Along the Egyptian and Saudi Arabian rifted margins of the northern Red Sea, the near-absence of a continental shelf forces photozoan-dominated carbonate-producing ecosystems to develop directly along siliciclastic shoreline. These coastlines are dissected by ephemeral desert stream networks (wadis), which episodically deliver high volumes of siliciclastic sediment during rare but intense flash flood events. These floods form coastal-fan deltas that episodically prograde into the shallow marine zone. Over centennial to millennial time scales, these intermittent pulses of siliciclastic sedimentation create new shallow-water substrate, which forms essential real estate for colonization by photozoan carbonate ecosystems. Crucially, the intervals between flash flood events, which may span decades or longer, provide prolonged periods of reduced turbidity and sedimentation and are necessary for recovery, growth, and lateral expansion of carbonate ecosystems.

Paradoxically, the same siliciclastic inputs that are often viewed as disruptive to carbonate production can, over the long term and at the basin scale, facilitate the growth of carbonate shelves in steep, narrow-margin settings in arid environments. The broadest areas of carbonate shelf sedimentation in fact, occur on the subaqueous parts of fan deltas adjacent to the largest wadi catchments. This dynamic is most pronounced where large wadi catchments generate extensive subaqueous fan deltas—zones where carbonate sedimentation can occur at scales more than three orders of magnitude greater than the regional shelf average.
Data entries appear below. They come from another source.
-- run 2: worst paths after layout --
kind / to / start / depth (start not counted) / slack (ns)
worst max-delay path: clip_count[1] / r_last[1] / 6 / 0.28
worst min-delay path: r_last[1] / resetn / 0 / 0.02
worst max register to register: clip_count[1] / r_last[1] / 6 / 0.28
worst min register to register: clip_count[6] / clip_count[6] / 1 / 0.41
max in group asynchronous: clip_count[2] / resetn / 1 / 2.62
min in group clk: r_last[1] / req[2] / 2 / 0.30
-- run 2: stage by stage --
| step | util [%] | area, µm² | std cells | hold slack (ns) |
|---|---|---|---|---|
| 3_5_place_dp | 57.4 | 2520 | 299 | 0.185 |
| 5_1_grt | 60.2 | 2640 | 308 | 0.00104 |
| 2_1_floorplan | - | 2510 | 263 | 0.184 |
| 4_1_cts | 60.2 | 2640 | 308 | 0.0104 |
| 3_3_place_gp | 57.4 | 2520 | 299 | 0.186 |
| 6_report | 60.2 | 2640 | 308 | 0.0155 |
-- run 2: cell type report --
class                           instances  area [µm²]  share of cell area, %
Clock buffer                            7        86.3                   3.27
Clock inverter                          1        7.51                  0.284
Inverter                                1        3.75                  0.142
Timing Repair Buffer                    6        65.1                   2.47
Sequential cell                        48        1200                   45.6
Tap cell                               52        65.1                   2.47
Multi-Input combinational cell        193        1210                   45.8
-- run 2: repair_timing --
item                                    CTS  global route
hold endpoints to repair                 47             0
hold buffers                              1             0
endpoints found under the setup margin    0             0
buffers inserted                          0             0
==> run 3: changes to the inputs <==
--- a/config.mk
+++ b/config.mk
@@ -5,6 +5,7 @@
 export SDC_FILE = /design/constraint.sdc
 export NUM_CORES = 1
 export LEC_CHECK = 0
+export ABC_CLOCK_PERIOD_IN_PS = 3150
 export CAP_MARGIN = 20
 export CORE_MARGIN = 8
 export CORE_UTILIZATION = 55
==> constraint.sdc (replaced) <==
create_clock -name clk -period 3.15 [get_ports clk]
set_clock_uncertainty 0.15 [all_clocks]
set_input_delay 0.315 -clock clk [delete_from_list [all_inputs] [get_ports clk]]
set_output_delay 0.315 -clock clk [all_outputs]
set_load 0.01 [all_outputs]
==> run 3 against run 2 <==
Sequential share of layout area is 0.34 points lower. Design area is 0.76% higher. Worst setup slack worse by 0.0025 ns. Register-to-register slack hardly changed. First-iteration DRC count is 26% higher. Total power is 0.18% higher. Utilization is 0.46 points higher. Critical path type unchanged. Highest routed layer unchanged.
File: src/rtl/pipe_hazard_ctrl_pkg.sv
// pipe_ctrl_pkg: shared state encoding and constants for the pipeline hazard controller
package pipe_ctrl_pkg;
  typedef enum logic [1:0] {RUN = 2'd0, LSTALL = 2'd1, FREEZE = 2'd2} state_t;
  localparam int REG_ZERO = 0;
  localparam int DEF_CNT_W = 16;
endpackage

File: src/rtl/pipe_hazard_ctrl_if.sv
// pipe_hazard_ctrl_if: pipeline status inputs and hold/flush/bubble controls of the hazard controller
interface pipe_hazard_ctrl_if import pipe_ctrl_pkg::*; #(
  parameter int REG_AW = 5,
  parameter int CNT_W = DEF_CNT_W
);
  logic id_valid;
  logic [REG_AW-1:0] id_rs;
  logic [REG_AW-1:0] id_rt;
  logic id_uses_rs;
  logic id_uses_rt;
  logic id_jump;
  logic ex_valid;
  logic [REG_AW-1:0] ex_rd;
  logic ex_mem_read;
  logic branch_taken;
  logic mem_busy;
  logic hazard;
  logic ifid_hold;
  logic ifid_flush;
  logic idex_bubble;
  logic idex_hold;
  logic exmem_hold;
  logic [CNT_W-1:0] stall_cycles;
  logic [CNT_W-1:0] flush_count;
  modport master (
    output id_valid, id_rs, id_rt, id_uses_rs, id_uses_rt, id_jump,
    output ex_valid, ex_rd, ex_mem_read, branch_taken, mem_busy,
    input hazard, ifid_hold, ifid_flush, idex_bubble, idex_hold, exmem_hold,
    input stall_cycles, flush_count
  );
  modport slave (
    input id_valid, id_rs, id_rt, id_uses_rs, id_uses_rt, id_jump,
    input ex_valid, ex_rd, ex_mem_read, branch_taken, mem_busy,
    output hazard, ifid_hold, ifid_flush, idex_bubble, idex_hold, exmem_hold,
    output stall_cycles, flush_count
  );
endinterface
==> config.mk <==
export PLATFORM = sky130hd
export DESIGN_NAME = pipeline_ctrl
export DESIGN_NICKNAME = d
export VERILOG_FILES = /design/src/rtl/pipeline_ctrl.sv
export SDC_FILE = /design/constraint.sdc
export NUM_CORES = 1
export LEC_CHECK = 0
export CORE_ASPECT_RATIO = 1.1
export CORE_UTILIZATION = 30
export CTS_CLUSTER_DIAMETER = 30
export CTS_CLUSTER_SIZE = 10
export DETAILED_ROUTE_END_ITERATION = 16
export GPL_TIMING_DRIVEN = 0
export PLACE_DENSITY = 0.59
export SKIP_LAST_GASP = 1
export SLEW_MARGIN = 10
export SYNTH_ARGS = -nofsm -noshare
export SYNTH_HDL_FRONTEND = slang
export SYNTH_SLANG_ARGS = --single-unit
==> constraint.sdc <==
create_clock -name clk -period 5.63 [get_ports clk]
set_input_delay 1.126 -clock clk [delete_from_list [all_inputs] [get_ports clk]]
set_output_delay 1.126 -clock clk [all_outputs]
set_load 0.03 [all_outputs]
**config.mk**
```make
export PLATFORM = sky130hd
export DESIGN_NAME = brew_controller_flat
export DESIGN_NICKNAME = d
export VERILOG_FILES = /design/src/rtl/brew_controller_if.sv /design/src/rtl/brew_controller.sv /design/src/flat_wrapper.sv
export SDC_FILE = /design/constraint.sdc
export NUM_CORES = 1
export LEC_CHECK = 0
export ABC_AREA = 1
export CAP_MARGIN = 20
export CORE_MARGIN = 5
export CORE_UTILIZATION = 40
export CTS_CLUSTER_DIAMETER = 100
export DETAILED_ROUTE_END_ITERATION = 6
export GPL_TIMING_DRIVEN = 0
export PLACE_DENSITY = 0.75
export SLEW_MARGIN = 5
export SYNTH_ARGS = -nofsm -noshare
export SYNTH_HDL_FRONTEND = slang
export SYNTH_SLANG_ARGS = --single-unit
export TNS_END_PERCENT = 30
```
**constraint.sdc**
```tcl
create_clock -name clk -period 1.7 [get_ports clk]
set_input_delay 0.34 -clock clk [delete_from_list [all_inputs] [get_ports clk]]
set_output_delay 0.34 -clock clk [all_outputs]
set_load 0.05 [all_outputs]
```
**src/rtl/brew_controller_if.sv**
```systemverilog
`default_nettype none
// ============================================================================
// Module      : brew_controller_if
// Description : Bundles the coffee-machine controller I/O. The slave modport
//               is used by brew_controller; the master modport is used by
//               whatever drives it (panel logic or testbench).
//               i_sec_clk          1 Hz time base from the frequency divider
//               i_coin             one-cycle coin pulse, adds one credit unit
//               i_sel[1:0]         drink code, 0 espresso / 1 americano /
//                                  2 latte / 3 invalid
//               i_start            one-cycle purchase request
//               i_cancel           one-cycle cancel request
//               o_state[2:0]       IDLE=0 GRIND=1 HEAT=2 POUR=3 DONE=4
//               o_credit           current credit
//               o_change           refund amount, valid with o_change_valid
//               o_change_valid     one-cycle refund pulse
//               o_grinder_on       grinder actuator
//               o_heater_on        heater actuator
//               o_pump_on          pump actuator
//               o_busy             high in any state other than IDLE
//               o_done             high in DONE
//               o_sec_left[3:0]    seconds remaining in the current phase
// Revision    : 1.0 - initial release
// ============================================================================
interface brew_controller_if #(
    parameter int CREDIT_W = 4
);
    logic                i_sec_clk;
    logic                i_coin;
    logic [1:0]          i_sel;
    logic                i_start;
    logic                i_cancel;
    logic [2:0]          o_state;
    logic [CREDIT_W-1:0] o_credit;
    logic [CREDIT_W-1:0] o_change;
    logic                o_change_valid;
    logic                o_grinder_on;
    logic                o_heater_on;
    logic                o_pump_on;
    logic                o_busy;
    logic                o_done;
    logic [3:0]          o_sec_left;

    modport slave (
        input  i_sec_clk, i_coin, i_sel, i_start, i_cancel,
        output o_state, o_credit, o_change, o_change_valid,
               o_grinder_on, o_heater_on, o_pump_on, o_busy, o_done, o_sec_left
    );

    modport master (
        output i_sec_clk, i_coin, i_sel, i_start, i_cancel,
        input  o_state, o_credit, o_change, o_change_valid,
               o_grinder_on, o_heater_on, o_pump_on, o_busy, o_done, o_sec_left
    );
endinterface
`default_nettype wire

```
**src/rtl/brew_controller.sv**
```systemverilog
`default_nettype none
// ============================================================================
// Module      : brew_controller
// Description : Drink-sequencing controller. Accumulates coin credit, starts a
//               timed GRIND -> HEAT -> POUR -> DONE sequence on a paid
//               purchase, issues change on purchase or cancel, and times each
//               phase from the synchronized rising edges of a 1 Hz clock.
//               clk    system clock
//               rst    asynchronous active-low reset
//               bus    brew_controller_if slave modport (see interface file)
// Revision    : 1.0 - initial release
// ============================================================================
module brew_controller #(
    parameter int PRICE     = 5,
    parameter int CREDIT_W  = 4,
    parameter int GRIND_SEC = 3,
    parameter int HEAT_SEC  = 4,
    parameter int POUR_SEC  = 5,
    parameter int DONE_SEC  = 2
) (
    input  wire logic         clk,
    input  wire logic         rst,
    brew_controller_if.slave  bus
);

    typedef enum logic [2:0] {
        S_IDLE  = 3'd0,
        S_GRIND = 3'd1,
        S_HEAT  = 3'd2,
        S_POUR  = 3'd3,
        S_DONE  = 3'd4
    } state_t;

    localparam logic [CREDIT_W-1:0] C_PRICE      = CREDIT_W'(PRICE);
    localparam logic [CREDIT_W-1:0] C_CREDIT_MAX = '1;
    localparam logic [3:0]          C_GRIND      = 4'(GRIND_SEC);
    localparam logic [3:0]          C_HEAT       = 4'(HEAT_SEC);
    localparam logic [3:0]          C_POUR       = 4'(POUR_SEC);
    localparam logic [3:0]          C_DONE       = 4'(DONE_SEC);

    // ------------------------------------------------------------------
    // Seconds time base
    // ------------------------------------------------------------------
    logic [1:0] r_sec_sync;
    logic       r_sec_prev;
    logic [1:0] r_prime;
    logic       r_armed;
    logic       w_tick;

    // r_prime marks when r_sec_sync[1] holds a real sample; the detector only
    // arms once that sample has been seen low, so a sec_clk that is already
    // high when reset releases cannot produce a tick.
    always_ff @(posedge clk or negedge rst) begin
        if (!rst) begin
            r_sec_sync <= 2'b00;
            r_sec_prev <= 1'b0;
            r_prime    <= 2'b00;
            r_armed    <= 1'b0;
        end else begin
            r_sec_sync <= {r_sec_sync[0], bus.i_sec_clk};
            r_sec_prev <= r_sec_sync[1];
            r_prime    <= {r_prime[0], 1'b1};
            r_armed    <= r_armed | (r_prime[1] & ~r_sec_sync[1]);
        end
    end

    assign w_tick = r_armed & r_sec_sync[1] & ~r_sec_prev;

    // ------------------------------------------------------------------
    // Sequencer
    // ------------------------------------------------------------------
    state_t              r_state,  w_state_nxt;
    logic [3:0]          r_sec_left, w_sec_nxt;
    logic [CREDIT_W-1:0] r_credit, w_credit_nxt;
    logic [CREDIT_W-1:0] r_change, w_change_nxt;
    logic                r_change_valid, w_cv_nxt;
    logic [1:0]          r_sel, w_sel_nxt;
    logic                r_grinder, r_heater, r_pump, r_busy, r_done;

    logic [CREDIT_W-1:0] w_credit_inc;
    logic [CREDIT_W-1:0] w_credit_clr;
    logic [3:0]          w_pour_len;

    // Saturating coin accumulation, active in every state.
    assign w_credit_inc = (bus.i_coin && (r_credit != C_CREDIT_MAX)) ?
                          r_credit + 1'b1 : r_credit;
    // Credit after a refund/purchase: a coin in the same cycle still counts.
    assign w_credit_clr = {{(CREDIT_W-1){1'b0}}, bus.i_coin};
    // Each selection step adds two seconds of pour.
    assign w_pour_len   = C_POUR + {1'b0, r_sel, 1'b0};

    always_comb begin
        w_state_nxt  = r_state;
        w_sec_nxt    = r_sec_left;
        w_credit_nxt = w_credit_inc;
        w_change_nxt = '0;
        w_cv_nxt     = 1'b0;
        w_sel_nxt    = r_sel;
        unique case (r_state)
            S_IDLE: begin
                if (bus.i_cancel) begin
                    if (r_credit != '0) begin
                        w_change_nxt = r_credit;
                        w_cv_nxt     = 1'b1;
                        w_credit_nxt = w_credit_clr;
                    end
                end else if (bus.i_start && (r_credit >= C_PRICE) && (bus.i_sel != 2'd3)) begin
                    w_change_nxt = r_credit - C_PRICE;
                    w_cv_nxt     = 1'b1;
                    w_credit_nxt = w_credit_clr;
                    w_sel_nxt    = bus.i_sel;
                    w_sec_nxt    = C_GRIND;
                    w_state_nxt  = S_GRIND;
                end
            end
            S_GRIND: begin
                if (bus.i_cancel) begin
                    w_change_nxt = C_PRICE;
                    w_cv_nxt     = 1'b1;
                    w_sec_nxt    = '0;
                    w_state_nxt  = S_IDLE;
                end else if (w_tick) begin
                    if (r_sec_left == 4'd1) begin
                        w_sec_nxt   = C_HEAT;
                        w_state_nxt = S_HEAT;
                    end else begin
                        w_sec_nxt = r_sec_left - 4'd1;
                    end
                end
            end
            S_HEAT: begin
                if (w_tick) begin
                    if (r_sec_left == 4'd1) begin
                        w_sec_nxt   = w_pour_len;
                        w_state_nxt = S_POUR;
                    end else begin
                        w_sec_nxt = r_sec_left - 4'd1;
                    end
                end
            end
            S_POUR: begin
                if (w_tick) begin
                    if (r_sec_left == 4'd1) begin
                        w_sec_nxt   = C_DONE;
                        w_state_nxt = S_DONE;
                    end else begin
                        w_sec_nxt = r_sec_left - 4'd1;
                    end
                end
            end
            S_DONE: begin
                if (w_tick) begin
                    if (r_sec_left == 4'd1) begin
                        w_sec_nxt   = '0;
                        w_state_nxt = S_IDLE;
                    end else begin
                        w_sec_nxt = r_sec_left - 4'd1;
                    end
                end
            end
            default: begin
                w_sec_nxt   = '0;
                w_state_nxt = S_IDLE;
            end
        endcase
    end

    // Actuator and status flags are decoded from the next state so that they
    // are registered and move on the same edge as the state itself.
    always_ff @(posedge clk or negedge rst) begin
        if (!rst) begin
            r_state        <= S_IDLE;
            r_sec_left     <= '0;
            r_credit       <= '0;
            r_change       <= '0;
            r_change_valid <= 1'b0;
            r_sel          <= 2'd0;
            r_grinder      <= 1'b0;
            r_heater       <= 1'b0;
            r_pump         <= 1'b0;
            r_busy         <= 1'b0;
            r_done         <= 1'b0;
        end else begin
            r_state        <= w_state_nxt;
            r_sec_left     <= w_sec_nxt;
            r_credit       <= w_credit_nxt;
            r_change       <= w_change_nxt;
            r_change_valid <= w_cv_nxt;
            r_sel          <= w_sel_nxt;
            r_grinder      <= (w_state_nxt == S_GRIND);
            r_heater       <= (w_state_nxt == S_HEAT);
            r_pump         <= (w_state_nxt == S_POUR);
            r_busy         <= (w_state_nxt != S_IDLE);
            r_done         <= (w_state_nxt == S_DONE);
        end
    end

    assign bus.o_state        = r_state;
    assign bus.o_sec_left     = r_sec_left;
    assign bus.o_credit       = r_credit;
    assign bus.o_change       = r_change;
    assign bus.o_change_valid = r_change_valid;
    assign bus.o_grinder_on   = r_grinder;
    assign bus.o_heater_on    = r_heater;
    assign bus.o_pump_on      = r_pump;
    assign bus.o_busy         = r_busy;
    assign bus.o_done         = r_done;

endmodule
`default_nettype wire

```
**src/flat_wrapper.sv**
```systemverilog
// flat-port wrapper written by rule: the top's interface ports become plain ports
module brew_controller_flat 
#(
    parameter int PRICE     = 5,
    parameter int CREDIT_W  = 4,
    parameter int GRIND_SEC = 3,
    parameter int HEAT_SEC  = 4,
    parameter int POUR_SEC  = 5,
    parameter int DONE_SEC  = 2
)
  (clk, rst, bus_i_sec_clk, bus_i_coin, bus_i_sel, bus_i_start, bus_i_cancel, bus_o_state, bus_o_credit, bus_o_change, bus_o_change_valid, bus_o_grinder_on, bus_o_heater_on, bus_o_pump_on, bus_o_busy, bus_o_done, bus_o_sec_left);
  brew_controller_if #(.CREDIT_W(CREDIT_W)) bus_i ();
  input  wire logic clk;
  input  wire logic rst;
  input wire logic [$bits(bus_i.i_sec_clk)-1:0] bus_i_sec_clk;
  input wire logic [$bits(bus_i.i_coin)-1:0] bus_i_coin;
  input wire logic [$bits(bus_i.i_sel)-1:0] bus_i_sel;
  input wire logic [$bits(bus_i.i_start)-1:0] bus_i_start;
  input wire logic [$bits(bus_i.i_cancel)-1:0] bus_i_cancel;
  output wire logic [$bits(bus_i.o_state)-1:0] bus_o_state;
  output wire logic [$bits(bus_i.o_credit)-1:0] bus_o_credit;
  output wire logic [$bits(bus_i.o_change)-1:0] bus_o_change;
  output wire logic [$bits(bus_i.o_change_valid)-1:0] bus_o_change_valid;
  output wire logic [$bits(bus_i.o_grinder_on)-1:0] bus_o_grinder_on;
  output wire logic [$bits(bus_i.o_heater_on)-1:0] bus_o_heater_on;
  output wire logic [$bits(bus_i.o_pump_on)-1:0] bus_o_pump_on;
  output wire logic [$bits(bus_i.o_busy)-1:0] bus_o_busy;
  output wire logic [$bits(bus_i.o_done)-1:0] bus_o_done;
  output wire logic [$bits(bus_i.o_sec_left)-1:0] bus_o_sec_left;
  assign bus_i.i_sec_clk = bus_i_sec_clk;
  assign bus_i.i_coin = bus_i_coin;
  assign bus_i.i_sel = bus_i_sel;
  assign bus_i.i_start = bus_i_start;
  assign bus_i.i_cancel = bus_i_cancel;
  assign bus_o_state = bus_i.o_state;
  assign bus_o_credit = bus_i.o_credit;
  assign bus_o_change = bus_i.o_change;
  assign bus_o_change_valid = bus_i.o_change_valid;
  assign bus_o_grinder_on = bus_i.o_grinder_on;
  assign bus_o_heater_on = bus_i.o_heater_on;
  assign bus_o_pump_on = bus_i.o_pump_on;
  assign bus_o_busy = bus_i.o_busy;
  assign bus_o_done = bus_i.o_done;
  assign bus_o_sec_left = bus_i.o_sec_left;
  brew_controller #(.PRICE(PRICE), .CREDIT_W(CREDIT_W), .GRIND_SEC(GRIND_SEC), .HEAT_SEC(HEAT_SEC), .POUR_SEC(POUR_SEC), .DONE_SEC(DONE_SEC)) u_core (.clk(clk), .rst(rst), .bus(bus_i));
endmodule
```
==> impl_metrics.json, run 1 <==
{
  "dp_hpwl_um": 2590,
  "cts-hold-fix-buffers": 0,
  "area_growth_pct": 28.0,
  "dr.pass1.iters": 4,
  "layout_setup_ws_ps": 43.9,
  "rsz0062_at_grt": "yes",
  "grt_use_total_pct": 14.2,
  "startpoint_type": "flip-flop",
  "grt_pass1_wl_um": 5890,
  "fin_crit_sh_pct": 97.4,
  "drv_slew": 0,
  "ir_drop_uv": 891,
  "period_needed_ps": 1660,
  "syn-num-nets": 212,
  "drt_iter0_drc": 88,
  "path_class": "reg2out",
  "path_cells": "clkdlybuf4s15_1",
  "fin_skew_ps": 4.77,
  "grt_pass1_vias": 1369,
  "vias": 1349,
  "rows": 23,
  "dp_cells": 278,
  "seq_area_frac_synth_pct": 45.2,
  "critPathTopFamily": "buffers and inverters",
  "wire_per_inst_um": 11.4,
  "wirelength_um": 3260,
  "h-tree-depth": 2,
  "fp.dieArea_um2": 5380,
  "synth_commonest_cells": "nand2_1 (53), dfrtp_1 (29), inv_1 (21)",
  "portBuffers": 28,
  "synth_flop_cell": "dfrtp_1",
  "setup_tns_ps": 0,
  "detail-route-antenna-nets": 0,
  "fp.dieH_um": 73.4,
  "synth_seq_cells": 29,
  "crit_buf_inv": 1,
  "busiest_layer": "met2",
  "crit_fanout": 7,
  "viasPerCell": 4.72,
  "cts_tree": "yes",
  "place_ws_ps": -116,
  "gp_congestion": 0.905,
  "nets": 248,
  "syn_area_um2": 1610,
  "hold_viol": 0,
  "cap_violations": 0,
  "grt_max_degree": 17,
  "syn_inst": 199,
  "async_flop_share_pct": 100,
  "clk_latency_ps": 280,
  "cts_sinks": 29,
  "power.leakage_nw": 1.12,
  "yosysMostFrequentCell": "nand2_1",
  "yosysWarnings": 0,
  "yosys.area.top_type": "dfrtp_1",
  "post-route-util_pct": 52.1,
  "start_util_pct": 40.7,
  "critPathArrivalTime_ps": 1320,
  "die_w_um": 73.4,
  "numCtsBuffers": 5,
  "critPathMaxStageDelay_ps": 550,
  "overflow": 0,
  "synth_top_area_share_pct": 45.2,
  "power.total_mw": 3.99,
  "cellPowerDensity_nw_per_um2": 1940,
  "tightest_slew_ps": 705,
  "grt_use_met2_pct": 23.2,
  "antenna_found_initial": 0,
  "cp-end-kind": "primary output",
  "report.final.setup_viol": 0,
  "use_met3_pct": 4.10,
  "cts-root-buf": "clkbuf_8",
  "fmaxAchievable_mhz": 604,
  "crit_required_ps": 1360,
  "antenna_cells": 0,
  "synth.distinct_cells": 28,
  "slew_headroom_pct": 52.8,
  "status": "finished, final reports clean",
  "hp-class": "reg2reg",
  "remaining_drc_errors": 0,
  "stdcell_count": 286,
  "synth_area_leaders": "dfrtp_1 (45%), nand2_1 (12%), inv_1 (4.9%), nor2_1 (4.4%), nand3_1 (4.0%)",
  "io_pins": 29,
  "grt_use_met1_pct": 17.6,
  "slowest_stage": "clkdlybuf4s15_1",
  "avgSynthCellArea_um2": 8.07,
  "core-area_um2": 3940,
  "clockBufferDepth": 2,
  "drive_above_1_share_pct": 19.1,
  "clk_pin_slew_ps": 60,
  "synth_edf_count": 0
}
-- state kept, by name (all words and copies together), names as in the netlist --
name and cells:
u_core.bus.o_busy 1, u_core.bus.o_state 3, u_core.bus.o_credit 4, u_core.bus.o_change_valid 1, u_core.r_armed 1, u_core.r_sec_prev 1, u_core.bus.o_heater_on 1, u_core.bus.o_grinder_on 1
u_core.bus.o_done 1, u_core.r_sec_sync 2, u_core.bus.o_change 4, u_core.r_sel 2, u_core.bus.o_pump_on 1, u_core.bus.o_sec_left 4, u_core.r_prime 2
Traditional paradigms that portray siliciclastic influx as uniformly suppressive to carbonate accumulation fail to capture the nuanced relationships and complex sedimentary dynamics inherent in mixed depositional systems. In arid settings characterized by episodic but intense siliciclastic input delivered through high-magnitude, low-frequency flash flood events, separated by protracted intervals of reduced or negligible terrigenous sedimentation, the periodicity and magnitude of sediment supply become fundamental controls on carbonate-platform evolution. These discrete pulses of sedimentation promote progradation of fan deltas and create transient accommodation in proximal shallow-marine settings, which, during inter-flood intervals, are exploited by photozoan carbonate-producing communities. Consequently, the temporal distribution of siliciclastic delivery exerts a first-order influence on carbonate-shelf expansion in steep and narrow-margin settings, constituting a previously underappreciated control on the spatial and temporal development of carbonate systems.